[Stored items]
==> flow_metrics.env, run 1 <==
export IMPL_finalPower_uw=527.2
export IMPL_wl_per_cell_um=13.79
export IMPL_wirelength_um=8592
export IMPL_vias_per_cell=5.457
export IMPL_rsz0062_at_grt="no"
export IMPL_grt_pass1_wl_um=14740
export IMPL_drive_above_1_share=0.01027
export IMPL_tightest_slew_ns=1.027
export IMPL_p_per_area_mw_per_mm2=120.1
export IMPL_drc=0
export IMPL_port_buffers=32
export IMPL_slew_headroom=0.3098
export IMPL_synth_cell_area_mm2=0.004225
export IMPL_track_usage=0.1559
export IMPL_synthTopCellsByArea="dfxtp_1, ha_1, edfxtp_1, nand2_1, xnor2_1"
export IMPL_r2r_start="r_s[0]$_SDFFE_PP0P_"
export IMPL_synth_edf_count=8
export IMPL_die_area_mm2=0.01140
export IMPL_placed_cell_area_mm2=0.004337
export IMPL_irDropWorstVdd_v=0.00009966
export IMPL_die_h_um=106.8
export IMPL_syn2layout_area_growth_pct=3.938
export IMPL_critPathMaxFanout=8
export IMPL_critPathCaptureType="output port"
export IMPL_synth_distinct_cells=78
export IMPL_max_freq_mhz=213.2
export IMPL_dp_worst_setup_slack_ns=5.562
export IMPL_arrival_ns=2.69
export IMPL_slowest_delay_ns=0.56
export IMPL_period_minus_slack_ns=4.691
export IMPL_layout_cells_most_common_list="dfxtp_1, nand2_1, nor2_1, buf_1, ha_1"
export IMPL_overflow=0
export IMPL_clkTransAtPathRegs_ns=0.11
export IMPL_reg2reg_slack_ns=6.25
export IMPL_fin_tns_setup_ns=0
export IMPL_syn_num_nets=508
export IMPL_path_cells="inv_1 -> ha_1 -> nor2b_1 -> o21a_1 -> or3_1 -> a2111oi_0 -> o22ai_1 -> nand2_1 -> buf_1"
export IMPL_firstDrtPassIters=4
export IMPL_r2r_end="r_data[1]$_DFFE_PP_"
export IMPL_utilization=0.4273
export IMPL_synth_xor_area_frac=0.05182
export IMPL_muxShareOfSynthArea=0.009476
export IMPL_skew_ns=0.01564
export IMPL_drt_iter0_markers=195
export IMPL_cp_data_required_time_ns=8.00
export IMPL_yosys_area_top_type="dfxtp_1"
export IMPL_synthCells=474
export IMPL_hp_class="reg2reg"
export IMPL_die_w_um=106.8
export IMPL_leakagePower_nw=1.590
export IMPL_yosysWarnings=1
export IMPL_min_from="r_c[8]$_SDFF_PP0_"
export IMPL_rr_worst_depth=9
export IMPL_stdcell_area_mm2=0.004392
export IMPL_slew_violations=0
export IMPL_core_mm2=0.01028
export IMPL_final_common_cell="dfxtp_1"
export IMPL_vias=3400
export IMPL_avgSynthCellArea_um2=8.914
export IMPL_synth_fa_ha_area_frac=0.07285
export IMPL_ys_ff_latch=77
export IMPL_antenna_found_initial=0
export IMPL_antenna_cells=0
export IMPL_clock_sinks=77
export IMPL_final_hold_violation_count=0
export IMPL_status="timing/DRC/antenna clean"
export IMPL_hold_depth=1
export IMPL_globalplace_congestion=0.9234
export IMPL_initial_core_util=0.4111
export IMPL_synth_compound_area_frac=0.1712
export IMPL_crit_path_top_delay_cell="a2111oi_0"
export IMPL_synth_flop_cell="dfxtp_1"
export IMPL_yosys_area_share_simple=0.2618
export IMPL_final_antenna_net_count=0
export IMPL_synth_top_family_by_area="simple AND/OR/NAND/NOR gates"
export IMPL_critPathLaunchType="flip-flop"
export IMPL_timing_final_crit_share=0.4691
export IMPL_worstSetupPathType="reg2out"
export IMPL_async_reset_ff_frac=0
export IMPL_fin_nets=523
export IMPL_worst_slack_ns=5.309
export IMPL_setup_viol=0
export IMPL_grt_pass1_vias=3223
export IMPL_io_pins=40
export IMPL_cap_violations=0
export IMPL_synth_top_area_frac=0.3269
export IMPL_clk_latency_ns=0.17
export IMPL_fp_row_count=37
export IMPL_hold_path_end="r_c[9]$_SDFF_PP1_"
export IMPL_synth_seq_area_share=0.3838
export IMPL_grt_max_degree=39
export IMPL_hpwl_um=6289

▸ **REQUIRED WORK**:
The answer is the run of lines above from the line containing "export IMPL_fin_tns_setup_ns=0" through the line containing "export IMPL_clock_sinks=77", copied exactly and alone.

▸ **RESPONSE**:
export IMPL_fin_tns_setup_ns=0
export IMPL_syn_num_nets=508
export IMPL_path_cells="inv_1 -> ha_1 -> nor2b_1 -> o21a_1 -> or3_1 -> a2111oi_0 -> o22ai_1 -> nand2_1 -> buf_1"
export IMPL_firstDrtPassIters=4
export IMPL_r2r_end="r_data[1]$_DFFE_PP_"
export IMPL_utilization=0.4273
export IMPL_synth_xor_area_frac=0.05182
export IMPL_muxShareOfSynthArea=0.009476
export IMPL_skew_ns=0.01564
export IMPL_drt_iter0_markers=195
export IMPL_cp_data_required_time_ns=8.00
export IMPL_yosys_area_top_type="dfxtp_1"
export IMPL_synthCells=474
export IMPL_hp_class="reg2reg"
export IMPL_die_w_um=106.8
export IMPL_leakagePower_nw=1.590
export IMPL_yosysWarnings=1
export IMPL_min_from="r_c[8]$_SDFF_PP0_"
export IMPL_rr_worst_depth=9
export IMPL_stdcell_area_mm2=0.004392
export IMPL_slew_violations=0
export IMPL_core_mm2=0.01028
export IMPL_final_common_cell="dfxtp_1"
export IMPL_vias=3400
export IMPL_avgSynthCellArea_um2=8.914
export IMPL_synth_fa_ha_area_frac=0.07285
export IMPL_ys_ff_latch=77
export IMPL_antenna_found_initial=0
export IMPL_antenna_cells=0
export IMPL_clock_sinks=77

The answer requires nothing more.